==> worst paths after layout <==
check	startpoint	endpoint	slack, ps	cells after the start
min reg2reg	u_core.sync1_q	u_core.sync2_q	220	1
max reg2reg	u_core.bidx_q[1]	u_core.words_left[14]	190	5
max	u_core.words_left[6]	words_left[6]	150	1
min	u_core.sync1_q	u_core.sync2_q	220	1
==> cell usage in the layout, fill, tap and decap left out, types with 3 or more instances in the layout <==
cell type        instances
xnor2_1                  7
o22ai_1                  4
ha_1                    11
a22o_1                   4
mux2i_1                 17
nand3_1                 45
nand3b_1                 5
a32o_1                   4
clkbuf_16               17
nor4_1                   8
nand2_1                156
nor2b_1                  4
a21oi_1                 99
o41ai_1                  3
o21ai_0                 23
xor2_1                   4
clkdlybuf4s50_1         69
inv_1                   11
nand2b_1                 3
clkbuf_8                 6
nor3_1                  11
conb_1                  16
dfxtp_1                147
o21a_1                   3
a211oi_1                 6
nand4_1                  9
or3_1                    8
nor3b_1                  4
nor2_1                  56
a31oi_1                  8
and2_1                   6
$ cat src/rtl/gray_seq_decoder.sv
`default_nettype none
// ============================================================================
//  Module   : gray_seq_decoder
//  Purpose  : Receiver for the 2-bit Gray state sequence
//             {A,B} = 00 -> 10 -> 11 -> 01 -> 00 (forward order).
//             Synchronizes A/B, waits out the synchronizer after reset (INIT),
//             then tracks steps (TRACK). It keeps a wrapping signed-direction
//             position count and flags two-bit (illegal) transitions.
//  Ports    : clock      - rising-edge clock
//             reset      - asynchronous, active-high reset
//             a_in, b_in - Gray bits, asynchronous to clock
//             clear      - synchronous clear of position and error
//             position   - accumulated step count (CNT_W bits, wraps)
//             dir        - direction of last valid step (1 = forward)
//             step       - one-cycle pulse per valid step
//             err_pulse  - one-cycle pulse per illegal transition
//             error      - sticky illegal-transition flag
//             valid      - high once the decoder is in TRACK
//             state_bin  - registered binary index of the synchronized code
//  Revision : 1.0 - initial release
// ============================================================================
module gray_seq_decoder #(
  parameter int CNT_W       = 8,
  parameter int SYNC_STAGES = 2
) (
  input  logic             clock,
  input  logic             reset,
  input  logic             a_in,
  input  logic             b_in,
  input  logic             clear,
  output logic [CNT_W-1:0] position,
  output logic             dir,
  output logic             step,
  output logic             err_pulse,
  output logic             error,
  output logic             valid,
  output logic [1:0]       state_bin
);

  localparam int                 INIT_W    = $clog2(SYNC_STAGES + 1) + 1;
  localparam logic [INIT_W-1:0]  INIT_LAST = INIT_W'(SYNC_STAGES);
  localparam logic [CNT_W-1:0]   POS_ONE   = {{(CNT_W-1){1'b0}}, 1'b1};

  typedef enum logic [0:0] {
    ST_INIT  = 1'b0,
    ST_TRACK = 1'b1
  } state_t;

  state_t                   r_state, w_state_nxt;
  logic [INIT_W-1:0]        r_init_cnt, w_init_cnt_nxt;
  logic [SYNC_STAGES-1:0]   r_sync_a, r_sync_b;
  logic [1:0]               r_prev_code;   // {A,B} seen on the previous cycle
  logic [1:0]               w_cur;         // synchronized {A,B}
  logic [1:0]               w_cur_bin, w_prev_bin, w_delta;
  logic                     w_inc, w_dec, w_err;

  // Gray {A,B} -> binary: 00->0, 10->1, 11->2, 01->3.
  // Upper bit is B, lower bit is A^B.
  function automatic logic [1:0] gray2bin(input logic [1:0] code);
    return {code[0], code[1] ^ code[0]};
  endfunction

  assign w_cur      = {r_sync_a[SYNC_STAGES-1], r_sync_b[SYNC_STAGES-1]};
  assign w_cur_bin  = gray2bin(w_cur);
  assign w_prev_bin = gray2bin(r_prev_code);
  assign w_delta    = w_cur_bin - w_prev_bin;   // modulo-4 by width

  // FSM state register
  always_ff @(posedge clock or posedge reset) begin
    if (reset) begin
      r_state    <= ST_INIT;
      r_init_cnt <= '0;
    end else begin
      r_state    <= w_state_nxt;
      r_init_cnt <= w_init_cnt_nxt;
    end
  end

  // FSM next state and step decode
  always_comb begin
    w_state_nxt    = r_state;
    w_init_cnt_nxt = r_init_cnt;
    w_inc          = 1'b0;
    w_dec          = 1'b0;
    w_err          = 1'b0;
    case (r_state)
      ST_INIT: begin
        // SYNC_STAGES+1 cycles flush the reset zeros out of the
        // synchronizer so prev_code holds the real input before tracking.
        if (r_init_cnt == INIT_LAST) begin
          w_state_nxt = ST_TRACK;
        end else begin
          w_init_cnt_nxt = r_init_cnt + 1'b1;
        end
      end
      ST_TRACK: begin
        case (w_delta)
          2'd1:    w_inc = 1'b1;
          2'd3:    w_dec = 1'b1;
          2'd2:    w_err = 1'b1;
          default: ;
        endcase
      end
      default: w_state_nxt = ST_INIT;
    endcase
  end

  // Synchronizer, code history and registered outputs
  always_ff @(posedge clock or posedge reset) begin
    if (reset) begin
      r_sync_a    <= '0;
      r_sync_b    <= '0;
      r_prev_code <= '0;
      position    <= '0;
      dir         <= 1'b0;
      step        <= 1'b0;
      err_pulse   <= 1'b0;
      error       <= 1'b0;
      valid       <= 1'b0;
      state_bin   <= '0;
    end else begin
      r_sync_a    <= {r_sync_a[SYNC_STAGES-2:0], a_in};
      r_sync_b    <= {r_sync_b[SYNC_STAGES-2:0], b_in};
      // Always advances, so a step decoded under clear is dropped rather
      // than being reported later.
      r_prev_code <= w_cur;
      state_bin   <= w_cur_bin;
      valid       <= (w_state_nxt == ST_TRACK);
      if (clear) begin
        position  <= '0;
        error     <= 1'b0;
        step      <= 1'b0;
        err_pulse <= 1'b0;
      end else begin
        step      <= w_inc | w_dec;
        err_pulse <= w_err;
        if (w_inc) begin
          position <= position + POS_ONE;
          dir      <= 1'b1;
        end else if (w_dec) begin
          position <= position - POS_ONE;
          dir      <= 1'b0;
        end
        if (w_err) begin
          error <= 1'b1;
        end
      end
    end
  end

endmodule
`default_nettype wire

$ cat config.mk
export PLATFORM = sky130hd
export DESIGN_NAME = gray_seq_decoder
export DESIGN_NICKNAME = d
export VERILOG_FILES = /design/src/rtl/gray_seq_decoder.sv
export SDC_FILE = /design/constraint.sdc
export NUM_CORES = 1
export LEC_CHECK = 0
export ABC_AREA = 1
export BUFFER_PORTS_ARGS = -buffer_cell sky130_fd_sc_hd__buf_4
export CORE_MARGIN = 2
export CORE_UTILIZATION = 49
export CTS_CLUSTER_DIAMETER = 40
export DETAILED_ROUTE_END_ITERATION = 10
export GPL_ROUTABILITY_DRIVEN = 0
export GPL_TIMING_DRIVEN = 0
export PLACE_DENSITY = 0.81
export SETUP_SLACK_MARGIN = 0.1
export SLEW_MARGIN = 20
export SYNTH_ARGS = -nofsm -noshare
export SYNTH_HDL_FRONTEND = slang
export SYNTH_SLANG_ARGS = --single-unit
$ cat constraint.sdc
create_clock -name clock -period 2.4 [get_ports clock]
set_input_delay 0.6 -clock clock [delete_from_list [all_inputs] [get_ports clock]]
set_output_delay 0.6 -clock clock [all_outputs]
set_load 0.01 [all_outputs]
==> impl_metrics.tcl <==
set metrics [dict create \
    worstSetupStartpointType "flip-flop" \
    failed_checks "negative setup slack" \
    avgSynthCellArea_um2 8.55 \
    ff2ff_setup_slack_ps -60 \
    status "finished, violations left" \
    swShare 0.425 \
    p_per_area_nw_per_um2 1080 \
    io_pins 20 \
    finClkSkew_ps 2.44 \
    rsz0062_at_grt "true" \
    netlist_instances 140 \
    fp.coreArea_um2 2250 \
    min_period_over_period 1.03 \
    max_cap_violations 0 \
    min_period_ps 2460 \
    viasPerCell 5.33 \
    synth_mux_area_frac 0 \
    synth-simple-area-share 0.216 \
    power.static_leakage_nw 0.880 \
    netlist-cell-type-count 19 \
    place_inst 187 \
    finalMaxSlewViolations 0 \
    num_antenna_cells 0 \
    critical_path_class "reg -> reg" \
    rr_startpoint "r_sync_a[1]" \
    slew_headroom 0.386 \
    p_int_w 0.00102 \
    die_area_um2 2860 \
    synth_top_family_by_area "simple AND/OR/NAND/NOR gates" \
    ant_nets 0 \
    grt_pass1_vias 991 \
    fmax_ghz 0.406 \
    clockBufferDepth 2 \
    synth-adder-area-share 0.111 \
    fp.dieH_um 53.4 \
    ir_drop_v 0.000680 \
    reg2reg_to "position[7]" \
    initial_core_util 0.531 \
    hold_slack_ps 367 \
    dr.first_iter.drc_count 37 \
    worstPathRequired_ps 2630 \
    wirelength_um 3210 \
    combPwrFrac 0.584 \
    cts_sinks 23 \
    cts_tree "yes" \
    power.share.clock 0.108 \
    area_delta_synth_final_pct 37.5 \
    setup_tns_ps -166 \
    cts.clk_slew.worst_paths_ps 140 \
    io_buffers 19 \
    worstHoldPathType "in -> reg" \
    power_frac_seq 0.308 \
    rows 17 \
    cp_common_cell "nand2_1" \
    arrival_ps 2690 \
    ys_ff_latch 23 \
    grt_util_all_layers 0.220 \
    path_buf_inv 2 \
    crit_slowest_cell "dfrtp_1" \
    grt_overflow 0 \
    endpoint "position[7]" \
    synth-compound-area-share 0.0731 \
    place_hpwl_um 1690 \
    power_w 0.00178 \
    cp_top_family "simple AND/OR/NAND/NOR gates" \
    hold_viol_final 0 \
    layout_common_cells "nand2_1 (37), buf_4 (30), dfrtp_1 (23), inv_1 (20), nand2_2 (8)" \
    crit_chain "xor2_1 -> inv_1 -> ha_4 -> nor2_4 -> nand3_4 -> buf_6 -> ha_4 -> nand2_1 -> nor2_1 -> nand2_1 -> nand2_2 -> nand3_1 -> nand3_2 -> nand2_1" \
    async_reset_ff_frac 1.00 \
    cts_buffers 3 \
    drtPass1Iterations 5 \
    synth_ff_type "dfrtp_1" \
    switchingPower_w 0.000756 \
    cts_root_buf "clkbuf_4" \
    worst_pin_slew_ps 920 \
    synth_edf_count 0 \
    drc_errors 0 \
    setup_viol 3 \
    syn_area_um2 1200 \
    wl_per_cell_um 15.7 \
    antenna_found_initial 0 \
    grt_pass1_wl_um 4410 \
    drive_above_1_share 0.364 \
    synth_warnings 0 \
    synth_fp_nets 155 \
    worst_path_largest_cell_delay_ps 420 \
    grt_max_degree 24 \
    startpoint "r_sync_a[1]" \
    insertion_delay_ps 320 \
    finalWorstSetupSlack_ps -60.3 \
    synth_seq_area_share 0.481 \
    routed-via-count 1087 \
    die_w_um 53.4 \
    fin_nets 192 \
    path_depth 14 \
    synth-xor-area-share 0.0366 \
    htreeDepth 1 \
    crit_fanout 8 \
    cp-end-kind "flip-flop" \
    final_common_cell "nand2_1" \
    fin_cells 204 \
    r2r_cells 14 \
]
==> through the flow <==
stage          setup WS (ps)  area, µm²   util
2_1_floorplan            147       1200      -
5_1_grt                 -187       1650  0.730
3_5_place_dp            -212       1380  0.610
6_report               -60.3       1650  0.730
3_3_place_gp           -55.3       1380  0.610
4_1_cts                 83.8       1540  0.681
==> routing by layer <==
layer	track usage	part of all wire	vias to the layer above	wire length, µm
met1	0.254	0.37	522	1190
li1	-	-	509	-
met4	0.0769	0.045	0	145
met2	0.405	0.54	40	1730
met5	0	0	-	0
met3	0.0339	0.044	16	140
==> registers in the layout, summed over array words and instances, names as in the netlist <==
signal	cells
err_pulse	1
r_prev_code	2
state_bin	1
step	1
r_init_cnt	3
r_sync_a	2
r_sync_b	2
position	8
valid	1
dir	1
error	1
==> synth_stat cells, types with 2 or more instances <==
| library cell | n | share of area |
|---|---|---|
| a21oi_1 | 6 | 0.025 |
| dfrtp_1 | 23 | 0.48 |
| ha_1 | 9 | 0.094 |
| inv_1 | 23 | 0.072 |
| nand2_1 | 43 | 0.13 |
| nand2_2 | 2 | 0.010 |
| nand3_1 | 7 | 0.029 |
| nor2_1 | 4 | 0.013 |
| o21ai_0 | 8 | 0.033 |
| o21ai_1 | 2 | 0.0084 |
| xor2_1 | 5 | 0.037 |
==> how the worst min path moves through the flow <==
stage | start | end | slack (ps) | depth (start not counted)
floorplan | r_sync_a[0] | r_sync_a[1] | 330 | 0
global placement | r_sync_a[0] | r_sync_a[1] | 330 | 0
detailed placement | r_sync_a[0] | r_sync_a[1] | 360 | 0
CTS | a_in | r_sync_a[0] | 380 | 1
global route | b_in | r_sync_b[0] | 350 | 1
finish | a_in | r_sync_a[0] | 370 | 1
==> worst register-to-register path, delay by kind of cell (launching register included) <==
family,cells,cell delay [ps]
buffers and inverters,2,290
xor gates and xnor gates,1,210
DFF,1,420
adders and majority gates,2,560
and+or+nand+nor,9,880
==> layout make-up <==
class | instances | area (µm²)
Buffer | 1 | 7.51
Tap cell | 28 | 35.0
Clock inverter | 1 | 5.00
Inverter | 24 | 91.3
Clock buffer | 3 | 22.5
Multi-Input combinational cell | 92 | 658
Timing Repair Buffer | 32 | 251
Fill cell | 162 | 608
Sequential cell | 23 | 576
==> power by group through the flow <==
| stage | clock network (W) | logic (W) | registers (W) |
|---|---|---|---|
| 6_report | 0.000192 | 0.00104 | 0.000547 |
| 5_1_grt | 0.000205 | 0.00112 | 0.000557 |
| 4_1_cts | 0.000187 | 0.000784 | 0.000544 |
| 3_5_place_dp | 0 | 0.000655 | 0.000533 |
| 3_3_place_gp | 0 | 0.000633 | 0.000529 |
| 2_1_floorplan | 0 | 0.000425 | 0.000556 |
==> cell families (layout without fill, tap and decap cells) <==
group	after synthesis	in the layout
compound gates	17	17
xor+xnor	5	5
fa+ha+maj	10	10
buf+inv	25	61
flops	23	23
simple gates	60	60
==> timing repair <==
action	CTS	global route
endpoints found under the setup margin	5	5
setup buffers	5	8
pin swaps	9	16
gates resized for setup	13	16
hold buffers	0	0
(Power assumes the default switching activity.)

REQUIRED ACTION:
Among the entries above, locate the lines containing "export SDC_FILE = /design/constraint.sdc" and "fmax_ghz 0.406 \", and transcribe exactly those two lines and all lines between.

COMPLETED EXERCISE:
export SDC_FILE = /design/constraint.sdc
export NUM_CORES = 1
export LEC_CHECK = 0
export ABC_AREA = 1
export BUFFER_PORTS_ARGS = -buffer_cell sky130_fd_sc_hd__buf_4
export CORE_MARGIN = 2
export CORE_UTILIZATION = 49
export CTS_CLUSTER_DIAMETER = 40
export DETAILED_ROUTE_END_ITERATION = 10
export GPL_ROUTABILITY_DRIVEN = 0
export GPL_TIMING_DRIVEN = 0
export PLACE_DENSITY = 0.81
export SETUP_SLACK_MARGIN = 0.1
export SLEW_MARGIN = 20
export SYNTH_ARGS = -nofsm -noshare
export SYNTH_HDL_FRONTEND = slang
export SYNTH_SLANG_ARGS = --single-unit
$ cat constraint.sdc
create_clock -name clock -period 2.4 [get_ports clock]
set_input_delay 0.6 -clock clock [delete_from_list [all_inputs] [get_ports clock]]
set_output_delay 0.6 -clock clock [all_outputs]
set_load 0.01 [all_outputs]
==> impl_metrics.tcl <==
set metrics [dict create \
    worstSetupStartpointType "flip-flop" \
    failed_checks "negative setup slack" \
    avgSynthCellArea_um2 8.55 \
    ff2ff_setup_slack_ps -60 \
    status "finished, violations left" \
    swShare 0.425 \
    p_per_area_nw_per_um2 1080 \
    io_pins 20 \
    finClkSkew_ps 2.44 \
    rsz0062_at_grt "true" \
    netlist_instances 140 \
    fp.coreArea_um2 2250 \
    min_period_over_period 1.03 \
    max_cap_violations 0 \
    min_period_ps 2460 \
    viasPerCell 5.33 \
    synth_mux_area_frac 0 \
    synth-simple-area-share 0.216 \
    power.static_leakage_nw 0.880 \
    netlist-cell-type-count 19 \
    place_inst 187 \
    finalMaxSlewViolations 0 \
    num_antenna_cells 0 \
    critical_path_class "reg -> reg" \
    rr_startpoint "r_sync_a[1]" \
    slew_headroom 0.386 \
    p_int_w 0.00102 \
    die_area_um2 2860 \
    synth_top_family_by_area "simple AND/OR/NAND/NOR gates" \
    ant_nets 0 \
    grt_pass1_vias 991 \
    fmax_ghz 0.406 \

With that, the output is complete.